Task description »
Once you find the line with "Post-detailed-route DRC marker" in the entries below, return exactly every line from it through the line with "Clock group power".

[[ Study material open ]]

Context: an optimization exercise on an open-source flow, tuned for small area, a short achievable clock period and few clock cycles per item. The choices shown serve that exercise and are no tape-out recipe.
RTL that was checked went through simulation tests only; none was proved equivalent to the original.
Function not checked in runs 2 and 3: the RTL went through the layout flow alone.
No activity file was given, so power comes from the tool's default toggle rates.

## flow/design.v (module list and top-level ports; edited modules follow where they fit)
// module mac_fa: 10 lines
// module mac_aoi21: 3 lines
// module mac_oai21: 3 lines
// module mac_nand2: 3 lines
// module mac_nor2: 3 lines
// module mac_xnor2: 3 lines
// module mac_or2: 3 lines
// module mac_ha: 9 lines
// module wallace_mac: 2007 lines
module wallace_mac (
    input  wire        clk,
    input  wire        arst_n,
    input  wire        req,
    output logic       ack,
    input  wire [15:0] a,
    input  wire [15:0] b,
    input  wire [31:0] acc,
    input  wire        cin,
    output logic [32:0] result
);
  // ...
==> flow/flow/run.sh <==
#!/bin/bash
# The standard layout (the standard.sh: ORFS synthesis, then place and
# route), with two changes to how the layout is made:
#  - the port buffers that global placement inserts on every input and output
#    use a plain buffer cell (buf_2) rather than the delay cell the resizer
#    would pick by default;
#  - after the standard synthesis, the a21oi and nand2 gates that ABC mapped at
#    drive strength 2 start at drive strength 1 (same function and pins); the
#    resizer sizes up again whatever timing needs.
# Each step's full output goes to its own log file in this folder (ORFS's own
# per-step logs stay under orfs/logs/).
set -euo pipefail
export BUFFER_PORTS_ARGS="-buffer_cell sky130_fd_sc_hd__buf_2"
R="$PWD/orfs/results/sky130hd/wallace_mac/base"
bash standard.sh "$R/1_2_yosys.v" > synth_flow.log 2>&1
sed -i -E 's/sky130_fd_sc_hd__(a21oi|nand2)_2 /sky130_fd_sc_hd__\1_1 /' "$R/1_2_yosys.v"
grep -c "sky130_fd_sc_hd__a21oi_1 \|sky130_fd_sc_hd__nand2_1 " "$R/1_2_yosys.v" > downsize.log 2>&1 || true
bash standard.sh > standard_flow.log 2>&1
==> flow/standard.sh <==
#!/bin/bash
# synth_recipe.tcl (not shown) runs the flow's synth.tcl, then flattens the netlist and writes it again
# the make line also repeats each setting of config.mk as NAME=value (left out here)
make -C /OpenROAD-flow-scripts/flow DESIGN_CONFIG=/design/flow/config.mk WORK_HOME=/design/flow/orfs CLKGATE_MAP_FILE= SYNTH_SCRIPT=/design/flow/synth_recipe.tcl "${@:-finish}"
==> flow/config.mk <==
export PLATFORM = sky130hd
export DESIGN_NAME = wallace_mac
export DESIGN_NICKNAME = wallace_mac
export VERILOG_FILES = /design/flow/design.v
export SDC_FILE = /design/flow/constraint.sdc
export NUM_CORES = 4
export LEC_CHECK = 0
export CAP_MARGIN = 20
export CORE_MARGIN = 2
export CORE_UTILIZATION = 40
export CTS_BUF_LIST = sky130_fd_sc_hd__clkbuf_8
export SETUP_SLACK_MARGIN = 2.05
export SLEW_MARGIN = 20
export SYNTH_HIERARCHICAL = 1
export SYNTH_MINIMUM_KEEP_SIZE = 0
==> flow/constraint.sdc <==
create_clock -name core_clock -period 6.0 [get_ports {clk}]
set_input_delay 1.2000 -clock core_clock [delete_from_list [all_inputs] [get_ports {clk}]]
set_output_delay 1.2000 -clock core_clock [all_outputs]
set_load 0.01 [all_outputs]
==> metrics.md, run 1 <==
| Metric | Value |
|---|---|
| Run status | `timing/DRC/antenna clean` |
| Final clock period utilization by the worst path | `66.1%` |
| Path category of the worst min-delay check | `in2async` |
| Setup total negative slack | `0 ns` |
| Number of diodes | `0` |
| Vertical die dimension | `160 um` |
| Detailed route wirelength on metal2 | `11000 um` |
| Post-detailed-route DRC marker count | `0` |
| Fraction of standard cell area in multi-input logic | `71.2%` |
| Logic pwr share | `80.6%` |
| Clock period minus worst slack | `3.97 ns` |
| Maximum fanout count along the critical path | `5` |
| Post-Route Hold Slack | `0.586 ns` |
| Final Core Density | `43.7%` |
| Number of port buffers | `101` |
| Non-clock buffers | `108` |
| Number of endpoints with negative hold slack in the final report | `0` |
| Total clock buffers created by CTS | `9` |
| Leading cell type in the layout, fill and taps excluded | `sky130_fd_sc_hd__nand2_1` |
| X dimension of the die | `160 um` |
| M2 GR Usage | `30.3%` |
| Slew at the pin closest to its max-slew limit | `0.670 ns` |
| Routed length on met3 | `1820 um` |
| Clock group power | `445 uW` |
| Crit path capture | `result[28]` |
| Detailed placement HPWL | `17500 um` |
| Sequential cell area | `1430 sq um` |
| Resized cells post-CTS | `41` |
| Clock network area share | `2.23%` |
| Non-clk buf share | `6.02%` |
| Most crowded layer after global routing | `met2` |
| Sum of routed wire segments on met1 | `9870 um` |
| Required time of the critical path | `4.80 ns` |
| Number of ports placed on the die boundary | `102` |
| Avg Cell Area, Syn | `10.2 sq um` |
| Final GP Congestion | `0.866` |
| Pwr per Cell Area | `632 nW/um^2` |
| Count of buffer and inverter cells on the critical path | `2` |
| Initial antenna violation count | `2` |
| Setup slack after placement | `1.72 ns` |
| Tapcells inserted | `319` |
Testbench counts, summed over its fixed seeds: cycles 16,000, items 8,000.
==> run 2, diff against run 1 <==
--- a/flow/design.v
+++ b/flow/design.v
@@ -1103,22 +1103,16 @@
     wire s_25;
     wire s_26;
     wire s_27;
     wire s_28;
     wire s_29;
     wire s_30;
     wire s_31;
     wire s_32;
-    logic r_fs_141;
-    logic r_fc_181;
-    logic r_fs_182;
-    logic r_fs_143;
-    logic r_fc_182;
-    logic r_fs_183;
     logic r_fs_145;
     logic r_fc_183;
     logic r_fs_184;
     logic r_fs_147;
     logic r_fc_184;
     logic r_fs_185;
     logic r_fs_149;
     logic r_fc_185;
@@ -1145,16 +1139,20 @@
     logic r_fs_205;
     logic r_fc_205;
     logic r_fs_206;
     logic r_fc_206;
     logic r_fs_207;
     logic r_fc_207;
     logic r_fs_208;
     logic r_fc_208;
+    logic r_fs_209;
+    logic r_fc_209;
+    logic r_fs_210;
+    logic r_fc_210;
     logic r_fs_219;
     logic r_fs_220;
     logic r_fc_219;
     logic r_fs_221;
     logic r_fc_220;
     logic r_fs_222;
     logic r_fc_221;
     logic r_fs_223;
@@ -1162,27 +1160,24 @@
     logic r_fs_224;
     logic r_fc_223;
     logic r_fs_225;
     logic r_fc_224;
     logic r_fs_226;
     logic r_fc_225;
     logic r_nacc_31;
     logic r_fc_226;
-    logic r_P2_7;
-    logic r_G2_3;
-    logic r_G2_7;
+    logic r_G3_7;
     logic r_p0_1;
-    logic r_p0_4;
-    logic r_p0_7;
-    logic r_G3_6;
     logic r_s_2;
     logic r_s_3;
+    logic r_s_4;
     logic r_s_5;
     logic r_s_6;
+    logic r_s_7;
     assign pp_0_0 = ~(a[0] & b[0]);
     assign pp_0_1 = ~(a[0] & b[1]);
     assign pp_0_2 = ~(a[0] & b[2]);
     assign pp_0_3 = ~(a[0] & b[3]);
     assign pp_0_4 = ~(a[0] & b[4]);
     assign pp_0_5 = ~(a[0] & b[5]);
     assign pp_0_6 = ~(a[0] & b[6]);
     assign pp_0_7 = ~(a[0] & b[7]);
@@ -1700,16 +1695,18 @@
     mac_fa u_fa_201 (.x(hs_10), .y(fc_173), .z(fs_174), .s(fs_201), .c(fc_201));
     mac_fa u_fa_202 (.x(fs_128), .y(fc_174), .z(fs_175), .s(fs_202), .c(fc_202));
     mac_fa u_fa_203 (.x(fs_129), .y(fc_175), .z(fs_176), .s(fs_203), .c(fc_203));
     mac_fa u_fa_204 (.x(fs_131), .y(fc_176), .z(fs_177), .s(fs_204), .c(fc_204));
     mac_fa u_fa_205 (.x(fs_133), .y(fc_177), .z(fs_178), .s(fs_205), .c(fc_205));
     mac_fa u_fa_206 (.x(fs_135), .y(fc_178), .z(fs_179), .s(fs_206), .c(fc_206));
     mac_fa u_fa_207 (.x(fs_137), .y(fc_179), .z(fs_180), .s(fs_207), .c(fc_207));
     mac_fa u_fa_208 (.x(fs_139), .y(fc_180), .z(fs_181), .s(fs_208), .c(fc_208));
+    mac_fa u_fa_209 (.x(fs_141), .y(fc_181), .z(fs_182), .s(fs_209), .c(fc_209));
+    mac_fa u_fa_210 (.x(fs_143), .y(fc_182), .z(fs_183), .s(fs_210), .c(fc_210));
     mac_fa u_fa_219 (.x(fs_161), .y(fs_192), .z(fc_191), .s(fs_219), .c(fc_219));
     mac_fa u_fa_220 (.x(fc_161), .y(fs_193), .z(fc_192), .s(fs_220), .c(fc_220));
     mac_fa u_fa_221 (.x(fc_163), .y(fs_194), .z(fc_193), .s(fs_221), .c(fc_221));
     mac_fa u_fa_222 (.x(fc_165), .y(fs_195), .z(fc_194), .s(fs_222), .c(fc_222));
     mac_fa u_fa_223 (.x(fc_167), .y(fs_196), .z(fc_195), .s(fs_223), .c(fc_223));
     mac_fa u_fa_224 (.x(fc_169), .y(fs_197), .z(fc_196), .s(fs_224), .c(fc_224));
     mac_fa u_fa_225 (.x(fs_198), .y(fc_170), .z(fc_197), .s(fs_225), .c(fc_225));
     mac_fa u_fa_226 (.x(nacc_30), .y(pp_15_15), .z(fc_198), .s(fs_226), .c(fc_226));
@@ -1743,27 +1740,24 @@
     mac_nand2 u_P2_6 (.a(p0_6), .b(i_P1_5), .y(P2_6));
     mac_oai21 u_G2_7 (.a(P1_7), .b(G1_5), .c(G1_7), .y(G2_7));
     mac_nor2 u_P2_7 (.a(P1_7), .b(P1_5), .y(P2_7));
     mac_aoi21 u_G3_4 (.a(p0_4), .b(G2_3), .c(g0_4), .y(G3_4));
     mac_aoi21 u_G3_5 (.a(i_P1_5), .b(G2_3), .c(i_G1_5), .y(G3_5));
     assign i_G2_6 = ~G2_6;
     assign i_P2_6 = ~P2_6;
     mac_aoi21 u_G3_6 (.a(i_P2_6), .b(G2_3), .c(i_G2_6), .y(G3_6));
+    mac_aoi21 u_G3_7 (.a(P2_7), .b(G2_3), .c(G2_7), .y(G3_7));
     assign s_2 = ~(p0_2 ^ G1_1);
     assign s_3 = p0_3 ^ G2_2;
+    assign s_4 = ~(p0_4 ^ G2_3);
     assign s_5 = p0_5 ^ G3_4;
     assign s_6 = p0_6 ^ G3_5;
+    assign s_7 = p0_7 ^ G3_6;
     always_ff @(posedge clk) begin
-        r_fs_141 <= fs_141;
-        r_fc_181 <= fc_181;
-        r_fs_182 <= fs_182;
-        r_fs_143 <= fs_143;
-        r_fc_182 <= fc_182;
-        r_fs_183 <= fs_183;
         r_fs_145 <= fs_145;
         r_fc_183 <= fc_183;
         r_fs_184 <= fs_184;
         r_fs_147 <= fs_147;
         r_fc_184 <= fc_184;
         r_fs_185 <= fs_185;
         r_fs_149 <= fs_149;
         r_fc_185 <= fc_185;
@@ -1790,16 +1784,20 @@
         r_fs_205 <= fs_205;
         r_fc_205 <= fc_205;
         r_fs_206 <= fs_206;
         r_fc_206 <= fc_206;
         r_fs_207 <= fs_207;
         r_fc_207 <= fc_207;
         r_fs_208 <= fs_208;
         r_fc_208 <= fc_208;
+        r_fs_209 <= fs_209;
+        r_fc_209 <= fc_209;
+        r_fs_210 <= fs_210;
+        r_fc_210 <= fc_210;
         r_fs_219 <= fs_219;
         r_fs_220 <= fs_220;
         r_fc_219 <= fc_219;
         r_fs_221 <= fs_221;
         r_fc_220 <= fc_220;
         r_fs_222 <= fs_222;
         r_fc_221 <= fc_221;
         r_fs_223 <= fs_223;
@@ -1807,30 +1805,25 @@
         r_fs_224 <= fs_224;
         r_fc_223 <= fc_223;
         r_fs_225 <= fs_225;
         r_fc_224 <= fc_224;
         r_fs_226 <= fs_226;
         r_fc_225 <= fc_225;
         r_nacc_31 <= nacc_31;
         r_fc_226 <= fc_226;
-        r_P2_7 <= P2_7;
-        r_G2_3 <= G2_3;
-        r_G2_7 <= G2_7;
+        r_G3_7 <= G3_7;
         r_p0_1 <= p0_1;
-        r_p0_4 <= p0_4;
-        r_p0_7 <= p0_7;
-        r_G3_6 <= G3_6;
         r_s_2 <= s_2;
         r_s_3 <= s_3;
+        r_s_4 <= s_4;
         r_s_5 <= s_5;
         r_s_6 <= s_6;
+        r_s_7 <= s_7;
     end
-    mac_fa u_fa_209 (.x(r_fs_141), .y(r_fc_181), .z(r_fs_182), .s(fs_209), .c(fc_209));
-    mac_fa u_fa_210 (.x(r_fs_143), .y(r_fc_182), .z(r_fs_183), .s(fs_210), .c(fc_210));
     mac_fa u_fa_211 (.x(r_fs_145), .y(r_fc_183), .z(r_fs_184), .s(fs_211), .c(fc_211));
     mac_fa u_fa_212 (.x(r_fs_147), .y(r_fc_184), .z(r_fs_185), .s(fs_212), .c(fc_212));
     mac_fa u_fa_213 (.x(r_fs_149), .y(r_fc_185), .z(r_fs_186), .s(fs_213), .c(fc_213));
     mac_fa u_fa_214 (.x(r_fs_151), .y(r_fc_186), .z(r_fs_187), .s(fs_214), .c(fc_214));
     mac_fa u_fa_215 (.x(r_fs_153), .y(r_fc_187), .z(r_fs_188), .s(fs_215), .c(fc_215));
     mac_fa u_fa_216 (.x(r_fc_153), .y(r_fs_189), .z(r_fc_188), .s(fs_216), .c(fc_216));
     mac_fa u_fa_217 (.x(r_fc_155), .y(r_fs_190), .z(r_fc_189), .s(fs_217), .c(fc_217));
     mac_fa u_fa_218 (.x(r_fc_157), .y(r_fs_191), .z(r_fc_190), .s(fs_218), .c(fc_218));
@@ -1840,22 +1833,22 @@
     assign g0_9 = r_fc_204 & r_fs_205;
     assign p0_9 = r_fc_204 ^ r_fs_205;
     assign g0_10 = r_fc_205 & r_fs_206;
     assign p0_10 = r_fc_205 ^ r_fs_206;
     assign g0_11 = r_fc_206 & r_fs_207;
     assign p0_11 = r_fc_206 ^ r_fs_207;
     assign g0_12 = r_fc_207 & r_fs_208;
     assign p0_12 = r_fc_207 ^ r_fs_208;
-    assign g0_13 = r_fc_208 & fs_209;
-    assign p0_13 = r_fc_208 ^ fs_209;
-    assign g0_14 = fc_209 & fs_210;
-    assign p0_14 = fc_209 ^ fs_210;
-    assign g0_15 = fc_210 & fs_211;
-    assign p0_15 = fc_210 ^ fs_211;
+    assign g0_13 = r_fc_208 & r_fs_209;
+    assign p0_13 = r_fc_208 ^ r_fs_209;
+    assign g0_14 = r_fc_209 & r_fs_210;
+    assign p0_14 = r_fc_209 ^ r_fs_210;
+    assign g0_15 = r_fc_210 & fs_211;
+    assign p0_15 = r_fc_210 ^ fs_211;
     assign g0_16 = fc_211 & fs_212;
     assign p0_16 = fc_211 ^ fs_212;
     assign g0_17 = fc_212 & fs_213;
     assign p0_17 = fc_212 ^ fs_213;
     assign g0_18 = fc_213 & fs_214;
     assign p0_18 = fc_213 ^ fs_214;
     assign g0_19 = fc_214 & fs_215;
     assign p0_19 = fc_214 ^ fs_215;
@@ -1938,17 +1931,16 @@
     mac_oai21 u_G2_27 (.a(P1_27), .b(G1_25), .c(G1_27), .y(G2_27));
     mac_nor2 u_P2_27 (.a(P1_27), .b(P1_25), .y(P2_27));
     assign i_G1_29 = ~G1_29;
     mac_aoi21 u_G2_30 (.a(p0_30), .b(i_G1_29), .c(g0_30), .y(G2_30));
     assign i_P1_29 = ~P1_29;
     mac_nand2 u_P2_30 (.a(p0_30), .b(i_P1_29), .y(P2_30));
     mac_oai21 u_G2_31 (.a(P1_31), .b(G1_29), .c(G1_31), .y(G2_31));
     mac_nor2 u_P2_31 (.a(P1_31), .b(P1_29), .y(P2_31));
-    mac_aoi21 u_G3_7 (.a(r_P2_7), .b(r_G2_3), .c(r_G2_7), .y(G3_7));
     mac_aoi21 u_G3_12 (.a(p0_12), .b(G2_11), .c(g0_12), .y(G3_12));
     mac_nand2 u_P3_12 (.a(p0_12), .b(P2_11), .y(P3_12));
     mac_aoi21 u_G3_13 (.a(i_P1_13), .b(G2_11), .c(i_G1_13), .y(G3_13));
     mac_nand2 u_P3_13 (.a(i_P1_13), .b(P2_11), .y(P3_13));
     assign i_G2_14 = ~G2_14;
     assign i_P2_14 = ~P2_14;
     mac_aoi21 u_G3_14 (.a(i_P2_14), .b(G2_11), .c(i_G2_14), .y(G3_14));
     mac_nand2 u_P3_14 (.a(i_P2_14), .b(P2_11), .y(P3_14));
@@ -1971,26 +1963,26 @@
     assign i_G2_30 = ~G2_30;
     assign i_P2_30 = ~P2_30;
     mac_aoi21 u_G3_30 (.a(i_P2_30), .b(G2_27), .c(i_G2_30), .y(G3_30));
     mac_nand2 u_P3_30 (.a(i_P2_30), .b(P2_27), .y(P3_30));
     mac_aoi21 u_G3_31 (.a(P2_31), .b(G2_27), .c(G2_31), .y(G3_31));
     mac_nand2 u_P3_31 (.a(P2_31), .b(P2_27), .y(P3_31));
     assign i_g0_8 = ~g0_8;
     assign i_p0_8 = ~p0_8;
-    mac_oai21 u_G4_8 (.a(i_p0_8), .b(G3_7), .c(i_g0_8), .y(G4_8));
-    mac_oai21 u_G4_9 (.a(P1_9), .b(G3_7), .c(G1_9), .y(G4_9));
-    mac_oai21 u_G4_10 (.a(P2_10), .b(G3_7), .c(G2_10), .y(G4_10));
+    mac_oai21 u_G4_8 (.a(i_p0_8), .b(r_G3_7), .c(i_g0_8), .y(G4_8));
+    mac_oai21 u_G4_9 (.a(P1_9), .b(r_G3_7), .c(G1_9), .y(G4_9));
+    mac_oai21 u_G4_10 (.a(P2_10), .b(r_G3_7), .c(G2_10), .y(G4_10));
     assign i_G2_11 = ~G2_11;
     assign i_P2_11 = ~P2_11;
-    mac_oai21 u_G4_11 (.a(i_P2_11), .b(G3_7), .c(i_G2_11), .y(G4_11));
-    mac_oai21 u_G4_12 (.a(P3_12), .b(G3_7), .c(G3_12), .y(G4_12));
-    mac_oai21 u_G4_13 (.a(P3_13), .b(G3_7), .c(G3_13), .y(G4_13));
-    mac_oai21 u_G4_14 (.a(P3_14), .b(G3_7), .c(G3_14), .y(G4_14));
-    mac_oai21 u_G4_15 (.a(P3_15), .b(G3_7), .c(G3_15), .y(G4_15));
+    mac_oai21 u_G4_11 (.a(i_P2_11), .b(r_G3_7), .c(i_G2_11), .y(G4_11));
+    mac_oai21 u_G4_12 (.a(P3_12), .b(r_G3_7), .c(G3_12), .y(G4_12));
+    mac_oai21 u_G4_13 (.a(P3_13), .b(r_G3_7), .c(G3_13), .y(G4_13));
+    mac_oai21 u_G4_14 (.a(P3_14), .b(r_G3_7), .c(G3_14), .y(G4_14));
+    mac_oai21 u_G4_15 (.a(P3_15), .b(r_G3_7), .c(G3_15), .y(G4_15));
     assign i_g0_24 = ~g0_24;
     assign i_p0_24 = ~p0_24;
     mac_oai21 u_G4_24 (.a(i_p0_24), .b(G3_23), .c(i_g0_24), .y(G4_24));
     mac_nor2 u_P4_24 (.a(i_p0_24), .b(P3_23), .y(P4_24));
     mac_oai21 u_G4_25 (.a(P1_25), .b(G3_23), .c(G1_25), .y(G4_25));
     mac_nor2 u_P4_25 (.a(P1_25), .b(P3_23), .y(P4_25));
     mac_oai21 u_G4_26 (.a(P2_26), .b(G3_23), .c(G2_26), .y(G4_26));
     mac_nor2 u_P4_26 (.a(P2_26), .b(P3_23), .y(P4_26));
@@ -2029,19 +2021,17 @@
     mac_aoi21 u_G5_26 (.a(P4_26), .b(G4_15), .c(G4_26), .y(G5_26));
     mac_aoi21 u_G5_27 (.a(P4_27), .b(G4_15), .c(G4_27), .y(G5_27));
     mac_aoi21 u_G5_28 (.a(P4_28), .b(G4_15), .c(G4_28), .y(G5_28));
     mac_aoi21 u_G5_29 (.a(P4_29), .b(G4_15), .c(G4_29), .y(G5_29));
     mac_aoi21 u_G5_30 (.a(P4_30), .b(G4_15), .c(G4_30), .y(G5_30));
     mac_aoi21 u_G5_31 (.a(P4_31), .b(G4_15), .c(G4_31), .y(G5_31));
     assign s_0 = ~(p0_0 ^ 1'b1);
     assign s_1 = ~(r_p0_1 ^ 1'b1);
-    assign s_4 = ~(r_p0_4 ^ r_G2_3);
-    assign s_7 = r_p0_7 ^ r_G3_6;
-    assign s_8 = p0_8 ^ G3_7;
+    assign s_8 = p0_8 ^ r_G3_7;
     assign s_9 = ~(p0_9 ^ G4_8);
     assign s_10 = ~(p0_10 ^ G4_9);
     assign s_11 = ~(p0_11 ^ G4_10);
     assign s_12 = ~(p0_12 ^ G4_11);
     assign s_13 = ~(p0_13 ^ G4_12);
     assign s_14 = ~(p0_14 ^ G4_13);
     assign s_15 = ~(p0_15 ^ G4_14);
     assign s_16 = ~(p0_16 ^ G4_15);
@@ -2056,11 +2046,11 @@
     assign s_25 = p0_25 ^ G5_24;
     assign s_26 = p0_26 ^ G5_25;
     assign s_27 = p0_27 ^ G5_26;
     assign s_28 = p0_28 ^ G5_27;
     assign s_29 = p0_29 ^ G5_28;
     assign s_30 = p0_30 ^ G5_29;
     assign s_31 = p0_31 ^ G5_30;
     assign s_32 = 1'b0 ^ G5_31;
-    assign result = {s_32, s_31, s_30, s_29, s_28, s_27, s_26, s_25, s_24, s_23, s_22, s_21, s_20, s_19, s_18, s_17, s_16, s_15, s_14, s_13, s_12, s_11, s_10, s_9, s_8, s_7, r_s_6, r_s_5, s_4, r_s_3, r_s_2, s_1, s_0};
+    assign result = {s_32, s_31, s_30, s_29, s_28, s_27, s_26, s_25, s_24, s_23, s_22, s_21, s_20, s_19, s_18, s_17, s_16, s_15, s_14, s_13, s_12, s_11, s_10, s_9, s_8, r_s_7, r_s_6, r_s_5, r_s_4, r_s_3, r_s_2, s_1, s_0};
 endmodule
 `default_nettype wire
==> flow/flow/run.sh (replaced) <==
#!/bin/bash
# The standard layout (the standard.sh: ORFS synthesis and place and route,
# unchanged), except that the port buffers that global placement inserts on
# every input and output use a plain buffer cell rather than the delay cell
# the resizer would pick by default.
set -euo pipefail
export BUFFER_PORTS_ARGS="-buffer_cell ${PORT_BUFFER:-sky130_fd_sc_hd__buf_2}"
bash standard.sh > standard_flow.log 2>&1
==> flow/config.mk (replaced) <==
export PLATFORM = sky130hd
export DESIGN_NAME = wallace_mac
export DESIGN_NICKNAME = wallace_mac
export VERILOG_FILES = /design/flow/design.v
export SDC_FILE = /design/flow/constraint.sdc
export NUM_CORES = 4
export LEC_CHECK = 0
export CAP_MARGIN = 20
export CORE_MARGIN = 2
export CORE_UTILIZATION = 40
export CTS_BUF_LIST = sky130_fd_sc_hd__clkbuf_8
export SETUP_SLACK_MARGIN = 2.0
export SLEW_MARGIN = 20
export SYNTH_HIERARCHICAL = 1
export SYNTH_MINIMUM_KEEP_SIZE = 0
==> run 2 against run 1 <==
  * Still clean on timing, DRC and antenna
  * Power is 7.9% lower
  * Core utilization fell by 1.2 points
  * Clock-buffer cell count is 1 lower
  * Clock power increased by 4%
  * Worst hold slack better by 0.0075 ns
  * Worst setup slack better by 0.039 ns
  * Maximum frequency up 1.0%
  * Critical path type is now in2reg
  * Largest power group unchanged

[[ Study material closed ]]
[[ Study material open ]]

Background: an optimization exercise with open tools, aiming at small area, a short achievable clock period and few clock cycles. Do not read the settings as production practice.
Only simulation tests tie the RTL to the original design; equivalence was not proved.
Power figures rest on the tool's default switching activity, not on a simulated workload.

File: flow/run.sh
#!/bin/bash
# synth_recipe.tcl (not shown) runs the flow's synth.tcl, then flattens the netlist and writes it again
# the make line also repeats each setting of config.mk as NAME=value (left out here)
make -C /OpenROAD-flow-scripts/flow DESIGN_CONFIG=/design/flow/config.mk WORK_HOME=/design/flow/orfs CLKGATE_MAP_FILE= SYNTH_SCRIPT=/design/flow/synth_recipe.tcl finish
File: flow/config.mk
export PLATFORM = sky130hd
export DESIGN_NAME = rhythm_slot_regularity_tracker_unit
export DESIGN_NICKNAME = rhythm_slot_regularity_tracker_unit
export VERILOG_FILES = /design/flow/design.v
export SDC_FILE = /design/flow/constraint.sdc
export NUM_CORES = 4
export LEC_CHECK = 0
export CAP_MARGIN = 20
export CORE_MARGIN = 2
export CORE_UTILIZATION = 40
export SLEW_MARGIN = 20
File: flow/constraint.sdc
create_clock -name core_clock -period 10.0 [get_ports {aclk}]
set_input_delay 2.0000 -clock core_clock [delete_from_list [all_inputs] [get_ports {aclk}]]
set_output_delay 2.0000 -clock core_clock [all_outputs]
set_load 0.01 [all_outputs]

[[ Study material closed ]]

Written solution »
| Post-detailed-route DRC marker count | `0` |
| Fraction of standard cell area in multi-input logic | `71.2%` |
| Logic pwr share | `80.6%` |
| Clock period minus worst slack | `3.97 ns` |
| Maximum fanout count along the critical path | `5` |
| Post-Route Hold Slack | `0.586 ns` |
| Final Core Density | `43.7%` |
| Number of port buffers | `101` |
| Non-clock buffers | `108` |
| Number of endpoints with negative hold slack in the final report | `0` |
| Total clock buffers created by CTS | `9` |
| Leading cell type in the layout, fill and taps excluded | `sky130_fd_sc_hd__nand2_1` |
| X dimension of the die | `160 um` |
| M2 GR Usage | `30.3%` |
| Slew at the pin closest to its max-slew limit | `0.670 ns` |
| Routed length on met3 | `1820 um` |
| Clock group power | `445 uW` |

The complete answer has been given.